Triathlon Ironman
Bracht, Stadler und Co. planen Coup auf Hawaii

Timo Bracht, Normann Stadler und Sandra Wallenhorst planen heute beim Ironman auf Hawaii den ganz großen Coup. "Ich fahre nach Hawaii, um zu gewinnen", so Stadler optimistisch.

Sandra Wallenhorst muss beim Einfangen ihres kleinen Sohnes noch eine zusätzliche Trainingseinheit absolvieren, der zweimalige Gewinner Normann Stadler genießt "die Atmosphäre wie in einer Riesenfamilie", und Timo Bracht fühlt sich in Kona "wie im Olympischen Dorf mit Badehose". Deutschlands Top-Triathleten gehen heute (18.45 Uhr) trotz der bevorstehenden Schinderei entspannt und zuversichtlich an den Start des legendären Ironman auf Hawaii.

"Mein Sohn hält mich auf Trab, aber alles ist gut. Ich möchte meiner Familie im Rennen etwas zurückgeben für die kleinen Opfer, die sie bringen", sagt Wallenhorst, die einen Rad-Sturz im Training glimpflich überstand. Nach Platz drei bei ihrem Debüt auf Big Island im Vorjahr gehört die Siegerin des Ironman Europe in Frankfurt zu den Mitfavoritinnen.

Als Top-Favoritin gilt die britische Titelverteidigerin Chrissie Wellington. Siegkandidatin ist zudem die Niederländerin Yvonne van Vlerken, die sich in Frankfurt aber Wallenhorst geschlagen geben musste. Nochmal angreifen will die sechsmalige Hawaii-Siegerin und "Swiss Miss" Natascha Badmann.

Stadler: "Fahre nach Hawaii, um zu gewinnen"

Wie bei Wallenhorst gibt der Nachwuchs auch dem zweimaligen Hawaii-Triumphator Stadler neue Kraft. "Meine Frau und ich haben zweimal sehr spät während der Schwangerschaft unser Kind verloren. Das hat mich aus der Bahn geworfen. Jetzt bin ich endlich Vater, fühle mich gut und sage: Ich fahre nach Hawaii, um zu gewinnen", sagte Stadler im Interview der Welt.

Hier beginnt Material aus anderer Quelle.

==> src/rtl/pipe_ctrl_pkg.sv <==
// pipe_ctrl_pkg: PC-select encodings and hazard FSM state encodings.
package pipe_ctrl_pkg;
  localparam logic [1:0] PC_SEL_SEQ      = 2'b00;
  localparam logic [1:0] PC_SEL_JUMP     = 2'b01;
  localparam logic [1:0] PC_SEL_BRANCH   = 2'b10;
  localparam logic [1:0] PC_SEL_REDIRECT = 2'b11;
  typedef enum logic [1:0] {S_RUN, S_STALL_LU, S_MEM_WAIT, S_REDIRECT} state_t;
endpackage

==> src/rtl/load_use_detect.sv <==
// load_use_detect: flags a load in EX whose destination is read by the instruction in ID.
module load_use_detect #(
  parameter int REG_W = 5
) (
  input  logic             ex_memread,
  input  logic [REG_W-1:0] ex_rt,
  input  logic [REG_W-1:0] id_rs,
  input  logic [REG_W-1:0] id_rt,
  input  logic             id_uses_rt,
  output logic             lu
);
  assign lu = ex_memread && (ex_rt != '0) && ((ex_rt == id_rs) || (id_uses_rt && ex_rt == id_rt));
endmodule

==> src/rtl/pipe_hazard_ctrl.sv <==
// pipe_hazard_ctrl: PC/pipeline-register stall and flush sequencing with branch replay after memory waits.
module pipe_hazard_ctrl
  import pipe_ctrl_pkg::*;
#(
  parameter int REG_W = 5,
  parameter int CNT_W = 16
) (
  input  logic             clk,
  input  logic             reset,
  input  logic [REG_W-1:0] id_rs,
  input  logic [REG_W-1:0] id_rt,
  input  logic             id_uses_rt,
  input  logic             id_jump,
  input  logic             ex_memread,
  input  logic [REG_W-1:0] ex_rt,
  input  logic             exmem_branch,
  input  logic             exmem_zero,
  input  logic [31:0]      exmem_target,
  input  logic             mem_busy,
  output logic             pcwrite,
  output logic [1:0]       pc_sel,
  output logic [31:0]      redirect_target,
  output logic             if_id_write,
  output logic             if_id_flush,
  output logic             id_ex_flush,
  output logic             ex_mem_flush,
  output logic [CNT_W-1:0] stall_cnt,
  output logic [CNT_W-1:0] flush_cnt
);
  state_t      state_q, state_d;
  logic        pend_q, pend_d;
  logic [31:0] tgt_d;
  logic        lu, taken, stall_inc, flush_inc;
  assign taken = exmem_branch & exmem_zero;
  load_use_detect #(.REG_W(REG_W)) u_lu (
    .ex_memread(ex_memread),
    .ex_rt(ex_rt),
    .id_rs(id_rs),
    .id_rt(id_rt),
    .id_uses_rt(id_uses_rt),
    .lu(lu)
  );
  always_comb begin
    pcwrite = 1'b1;
    if_id_write = 1'b1;
    pc_sel = PC_SEL_SEQ;
    if_id_flush = 1'b0;
    id_ex_flush = 1'b0;
    ex_mem_flush = 1'b0;
    state_d = state_q;
    pend_d = pend_q;
    tgt_d = redirect_target;
    stall_inc = 1'b0;
    flush_inc = 1'b0;
    if (!reset) begin
      pcwrite = 1'b0;
      if_id_write = 1'b0;
      {if_id_flush, id_ex_flush, ex_mem_flush} = 3'b111;
    end else if (state_q == S_REDIRECT) begin
      if (mem_busy) begin
        pcwrite = 1'b0;
        if_id_write = 1'b0;
        stall_inc = 1'b1;
      end else begin
        pc_sel = PC_SEL_REDIRECT;
        {if_id_flush, id_ex_flush, ex_mem_flush} = 3'b111;
        flush_inc = 1'b1;
        pend_d = 1'b0;
        state_d = S_RUN;
      end
    end else if (state_q == S_MEM_WAIT && (mem_busy || pend_q)) begin
      // A branch seen during the wait is replayed once memory releases.
      pcwrite = 1'b0;
      if_id_write = 1'b0;
      stall_inc = 1'b1;
      if (mem_busy) begin
        pend_d = pend_q | taken;
        tgt_d = taken ? exmem_target : redirect_target;
      end else begin
        state_d = S_REDIRECT;
      end
    end else begin
      state_d = S_RUN;
      if (mem_busy) begin
        pcwrite = 1'b0;
        if_id_write = 1'b0;
        pend_d = taken;
        tgt_d = exmem_target;
        state_d = S_MEM_WAIT;
        stall_inc = 1'b1;
      end else if (taken) begin
        pc_sel = PC_SEL_BRANCH;
        {if_id_flush, id_ex_flush, ex_mem_flush} = 3'b111;
        flush_inc = 1'b1;
      end else if (lu && state_q != S_STALL_LU) begin
        pcwrite = 1'b0;
        if_id_write = 1'b0;
        id_ex_flush = 1'b1;
        state_d = S_STALL_LU;
        stall_inc = 1'b1;
      end else if (id_jump) begin
        pc_sel = PC_SEL_JUMP;
        if_id_flush = 1'b1;
      end
    end
  end
  always_ff @(posedge clk or negedge reset) begin
    if (!reset) begin
      state_q <= S_RUN;
      pend_q <= 1'b0;
      redirect_target <= '0;
      stall_cnt <= '0;
      flush_cnt <= '0;
    end else begin
      state_q <= state_d;
      pend_q <= pend_d;
      redirect_target <= tgt_d;
      stall_cnt <= (stall_inc && stall_cnt != '1) ? stall_cnt + CNT_W'(1) : stall_cnt;
      flush_cnt <= (flush_inc && flush_cnt != '1) ? flush_cnt + CNT_W'(1) : flush_cnt;
    end
  end
endmodule

==> config.mk <==
export PLATFORM = sky130hd
export DESIGN_NAME = pipe_hazard_ctrl
export DESIGN_NICKNAME = d
export VERILOG_FILES = /design/src/rtl/pipe_ctrl_pkg.sv /design/src/rtl/load_use_detect.sv /design/src/rtl/pipe_hazard_ctrl.sv
export SDC_FILE = /design/constraint.sdc
export NUM_CORES = 1
export LEC_CHECK = 0
export CAP_MARGIN = 20
export CORE_MARGIN = 3
export CORE_UTILIZATION = 39
export DETAILED_ROUTE_END_ITERATION = 8
export PLACE_DENSITY_LB_ADDON = 0.05
export SETUP_SLACK_MARGIN = 0.5
export SLEW_MARGIN = 20
export SYNTH_ARGS = -nofsm -noshare
export SYNTH_HDL_FRONTEND = slang
export SYNTH_SLANG_ARGS = --single-unit
==> constraint.sdc <==
create_clock -name clk -period 2.2 [get_ports clk]
set_input_delay 0.22 -clock clk [delete_from_list [all_inputs] [get_ports clk]]
set_output_delay 0.22 -clock clk [all_outputs]
set_load 0.01 [all_outputs]
Word level (Yosys, flattened, before mapping)
Index checks and enable logic that the tools add are counted.

storage, ports and cells
  register bits = 67
  latch bits = 0
  memory bits (writable) = 0
  ROM bits = 0
  input bits = 55
  output and inout port bits = 71
  word-level logic and storage cells = 90
  memories = 0

cells by class
  add/sub/neg operators = 2
  $mul = 0
  div/mod/pow operators = 0
  order comparisons = 0
  equal/unequal tests = 10
  shift operators = 0
  mux-type cells = 56
  bitwise gates (word level) = 3
  reduce and logical (&&, ||, !) cells = 14

operators by type and width
  kind                                           number
  2-to-1 mux 32 bit                              4
  2-to-1 mux 1 bit                               41
  adder 16 x 1 -> 16 bit, second input constant  2
  != test 16 bit, second input constant          2
  2-to-1 mux 2 bit                               11
  equality test 5 bit                            2
  logical AND 1 bit                              7
  != test 2 bit, second input constant           3
  AND reduction 3 bit                            2
  nonzero test 5 bit                             1
  equality test 2 bit, second input constant     2
  AND reduction 4 bit                            1
  logical OR 1 bit                               2
  != test 2 x 1 -> 1 bit, second input constant  1
  nonzero test 2 bit                             1
  bitwise AND 1 bit                              1
  NOT 1 bit                                      1
  OR 1 bit                                       1

Logic depth before layout (Yosys ltp)
  depth in word-level cells = 12
  depth in mapped cells = 8
  mapped depth without buffers = 7

Cells and area by module
From an unflattened synthesis, not the netlist that was laid out.

unflattened totals
  cell total of the unflattened synthesis = 260
  area, all modules = 3141.8 um2

modules (own cells, without submodules)
  module            times used  cells each  area each (um2)  sequential area each (um2)
  pipe_hazard_ctrl  1           243         3009.1           1676.6
  load_use_detect   1           17          132.6            0.0

Least setup slack after synthesis
No wires, ideal clock.

  path type = register to register
  from = register flush_cnt[0]
  to = register flush_cnt[1]
  library setup time = 0.125 ns
  arrival = 2.068 ns
  required time = 2.075 ns
  setup slack = 0.007 ns
  stages on the path, launching flop included = 8
  buffers on the path = 1
  clock period less this slack = 2.193 ns
  path through = dfrtp_1 > ha_1 > nand2_1 > or3_4 > or3_1 > o21ai_2 > buf_6 > mux2_2

between the ends
  longest elaborated chain between the ends = 2
  elaborated cells on any way between the ends = 3
  those cells by class = 1 x add/sub; 1 x eq/ne; 1 x reduce/logical

RTL lines
  item                                                                            line                     text
  start, declared                                                                 pipe_hazard_ctrl.sv:28   output logic [CNT_W-1:0] flush_cnt
  start signal, assigned                                                          pipe_hazard_ctrl.sv:119  flush_cnt <= (flush_inc && flush_cnt != '1) ? flush_cnt + CNT_W'(1) : flush_cnt;
  parallel branches: the longest is 2 deep, another holds adder 16 x 1 -> 16 bit  --

Parallel ways; which one is timed is not known.
A chain may end at the register's enable or synchronous reset.

Final worst setup path
  from = register flush_cnt[1]
  to = register flush_cnt[1]

Same word-level chain as after synthesis.

==> impl_metrics.env <==
export IMPL_status="finished, final reports clean"
export IMPL_cp_max_fo=5
export IMPL_max_cap_violations=0
export IMPL_p_sw_share_pct=30.4
export IMPL_setup_viol=0
export IMPL_switchingPower_w=0.00168
export IMPL_grt_overflow_total=0
export IMPL_syn_nets=323
export IMPL_synth_cell_types=40
export IMPL_hold_viol=0
export IMPL_ioPinCount=126
export IMPL_seqPwrFrac_pct=33.8
export IMPL_fillers=571
export IMPL_fin_util_pct=73.1
export IMPL_area_growth_pct=79.5
export IMPL_gp_congestion=0.895
export IMPL_drive_gt1_share_pct=40.2
export IMPL_yosys_register_bits=67
export IMPL_cts_buffers=9
export IMPL_final_period_utilization_pct=92.9
export IMPL_critPathMaxStageDelay_ns=0.36
export IMPL_synthMuxAreaShare_pct=12.0
export IMPL_slowest_stage="dfrtp_1"
export IMPL_cp_arrival_ns=2.27
export IMPL_clock_power_share_pct=22.4
export IMPL_drt_antenna_violating_nets=0
export IMPL_grt_antenna_before_repair=0
export IMPL_drtPass1Iterations=4
export IMPL_yosysWarnings=0
export IMPL_timing_slew_headroom_pct=65.0
export IMPL_clock_latency_ns=0.34
export IMPL_htree_levels=3
export IMPL_path_clk_slew_ns=0.08
export IMPL_grt_pass1_vias=2734
export IMPL_dp_hpwl_microns=5780
export IMPL_cp_start_kind="flop"
export IMPL_criticalPathCategory="flop to flop"
export IMPL_worstPathCellList="ha_2, nand2_1, or3_4, or3_4, o21ai_4, buf_6, mux2_4"
export IMPL_post_drt_wl_per_cell_microns=15.8
export IMPL_path_common_cell="or3_4"
export IMPL_rsz0062_at_grt="yes"
export IMPL_avgSynthCellArea_sq_um=12.1
export IMPL_die_width_microns=96.6
export IMPL_layout_common_cells="clkdlybuf4s50_1 (103), dfrtp_1 (65), buf_4 (41)"
export IMPL_grt_total_usage_pct=18.9
export IMPL_finalMaxSlewViolations=0
export IMPL_drc=0
export IMPL_fmax_mhz=489
export IMPL_stdcell_count=560
export IMPL_worstMarginPinSlew_ns=0.523
export IMPL_clock_skew_ns=0.00716
export IMPL_p_leak_nw=2.58
export IMPL_yosys_area_share_simple_pct=14.9
export IMPL_cts_tree="done"
export IMPL_netlist_instances=265
export IMPL_p_comb_share_pct=43.9
export IMPL_crit_path_end_kind="flop"
export IMPL_num_rows=32
export IMPL_seq_area_frac_synth_pct=52.4
export IMPL_io_buffers=125
export IMPL_viasPerCell=4.98
export IMPL_die_y_microns=96.6
export IMPL_layout_commonest_cell="clkdlybuf4s50_1"
export IMPL_synth_compound_area_share_pct=5.67
export IMPL_dr_first_iter_drc_count=90
export IMPL_die_area_sq_um=9320
export IMPL_synth_top_family_by_area="simple AND/OR/NAND/NOR gates"
export IMPL_cts_buffer_depth=2
export IMPL_hold_class="input pin to flop"
export IMPL_power_density_nw_per_um2=962
export IMPL_grt_max_degree=33
export IMPL_total_power_w=0.00552
export IMPL_vias=2789
export IMPL_cp_required_ns=2.43
export IMPL_root_buffer="clkbuf_8"
export IMPL_netlist_area_sq_um=3200
export IMPL_synth_adder_area_share_pct=1.17
export IMPL_finalNetCount=512
export IMPL_synthXorXnorAreaFrac_pct=11.0
export IMPL_peakVddDrop_v=0.000634
export IMPL_antenna_cells=0
export IMPL_p_int_w=0.00385
export IMPL_dp_cells=506
export IMPL_core_sq_um=7850
export IMPL_fin_crit_ns=2.04
export IMPL_cts_sinks=67
export IMPL_wl_microns=8870
export IMPL_initial_core_util_pct=40.8
export IMPL_grt_pass1_wl_microns=13400
==> flip-flops by register name, indices dropped and copies added, names as in the netlist <==
name / count
redirect_target: 32
stall_cnt: 16
state_q: 2
flush_cnt: 16
pend_q: 1
==> through the flow <==
stage                     hold slack [ns]  setup TNS [ns]  instance area (sq um)  setup slack, ns
after detailed placement            0.104           -6.21                   4790           -0.500
after floorplan                   -0.0756               0                   3300           0.0149
final                               0.183               0                   5740            0.156
after global routing                0.182               0                   5740            0.103
after global placement              0.102           -5.11                   4790           -0.428
after CTS                           0.159               0                   5500            0.173
==> layer usage <==
layer  GRT usage, %  up-vias  routed length [microns]
li1               -     1309                        -
met1           25.0     1374                     3770
met2           30.5       92                     4390
met3           4.11       14                      582
met4           7.13        0                      124
met5              0        -                        0
==> final timing paths <==
kind / from / end / slack (ns) / cells after the start
setup / recovery: flush_cnt[1] / flush_cnt[1] / 0.16 / 7
hold / removal: reset / pend_q / 0.18 / 2
setup reg to reg: flush_cnt[1] / flush_cnt[1] / 0.16 / 7
hold reg to reg: redirect_target[14] / redirect_target[14] / 0.49 / 1
max in group asynchronous: reset / state_q[0] / 1.29 / 3
min in group asynchronous: reset / stall_cnt[14] / 0.49 / 2
==> power groups by stage <==
stage | logic [W] | registers [W] | clock network (W)
detailed placement | 0.00191 | 0.00190 | 0
global placement | 0.00189 | 0.00188 | 0
finish | 0.00242 | 0.00187 | 0.00124
global route | 0.00259 | 0.00192 | 0.00132
CTS | 0.00229 | 0.00187 | 0.00126
floorplan | 0.000648 | 0.00206 | 0
==> area by class of cell <==
class | count | area, sq um | area share (%)
clock buffers | 9 | 124 | 2.16
inverters | 8 | 30.0 | 0.523
repair buffers | 188 | 1850 | 32.2
multi-input cells | 180 | 1810 | 31.6
well taps | 102 | 128 | 2.22
flip-flops and latches | 67 | 1680 | 29.3
clock inverters | 6 | 115 | 2.01
==> critical path, delay by kind of cell (launching register included) <==
kind                       cells  cell delay, ns
and+or+nand+nor                3            0.76
DFF                            1            0.36
muxes                          1            0.29
AOI/OAI and AO/OA              1            0.19
adders and majority gates      1            0.18
buffers and inverters          1            0.15
==> logic make-up after synthesis <==
| family | count (synthesis) |
|---|---|
| buf+inv | 18 |
| compound gates | 22 |
| flops | 67 |
| fa+ha+maj | 3 |
| simple gates | 81 |
| xor+xnor | 40 |
| mux | 34 |
==> synth_stat cells, drive strengths merged <==
| cell | count | area (sq um) |
|---|---|---|
| dfrtp | 67 | 1680 |
| mux2 | 34 | 383 |
| xor2 | 34 | 298 |
| nor3 | 16 | 120 |
| nand2 | 15 | 56.3 |
| nor2 | 12 | 45.0 |
| nand3 | 10 | 50.1 |
| inv | 8 | 30.0 |
| nor4 | 8 | 56.3 |
| buf | 7 | 50.1 |
| xnor2 | 6 | 52.6 |
| o21ai | 5 | 28.8 |
| and3 | 4 | 25.0 |
| a21oi | 3 | 15.0 |
| a31oi | 3 | 18.8 |
| clkbuf | 3 | 11.3 |
| ha | 3 | 37.5 |
| nand4 | 3 | 18.8 |
| o221ai | 3 | 43.8 |
| or3 | 3 | 23.8 |
| a31o | 2 | 17.5 |
| and4 | 2 | 17.5 |
| nor2b | 2 | 12.5 |
| nor3b | 2 | 25.0 |
| o21bai | 2 | 15.0 |
| or2 | 2 | 12.5 |
| a32oi | 1 | 8.76 |
| a41oi | 1 | 8.76 |
| and2 | 1 | 6.26 |
| o21a | 1 | 7.51 |
| o31a | 1 | 17.5 |
| or4 | 1 | 8.76 |
==> timing repair <==
action,4_1_cts,5_1_grt
setup endpoints to repair,40,40
hold endpoints to repair,9,0
pin swaps,39,31
hold buffers,3,0
gates resized for setup,90,52
buffers inserted,21,13
gates cloned,2,0
Power figures use the tool's default switching activity.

Auch Bracht fühlt sich auf Hawaii pudelwohl. "So stelle ich mir in etwa ein Olympisches Dorf vor, nur, dass in Kona alle in Badehose rumlaufen", sagt der "Eisenmann" aus Eberbach, der wie Wallenhorst mit einem Sieg in Frankfurt zur Mutter aller Ironman-Rennen reist.

"Ich glaube, dass ich noch einen Tick stärker als in Frankfurt bin", sagt Bracht, der nach seiner Disqualifikation im Vorjahr "noch eine Rechnung offen hat". Stadlers Kommentar dazu: "Wenn das so ist, müssen wir gar nicht mehr antreten. Timo, dann hast du keine Gegner mehr!" Bracht und Stadler sind Teamkollegen. Doch "sobald der große Zeh im Wasser ist, kämpft jeder für sich alleine", sagt Bracht.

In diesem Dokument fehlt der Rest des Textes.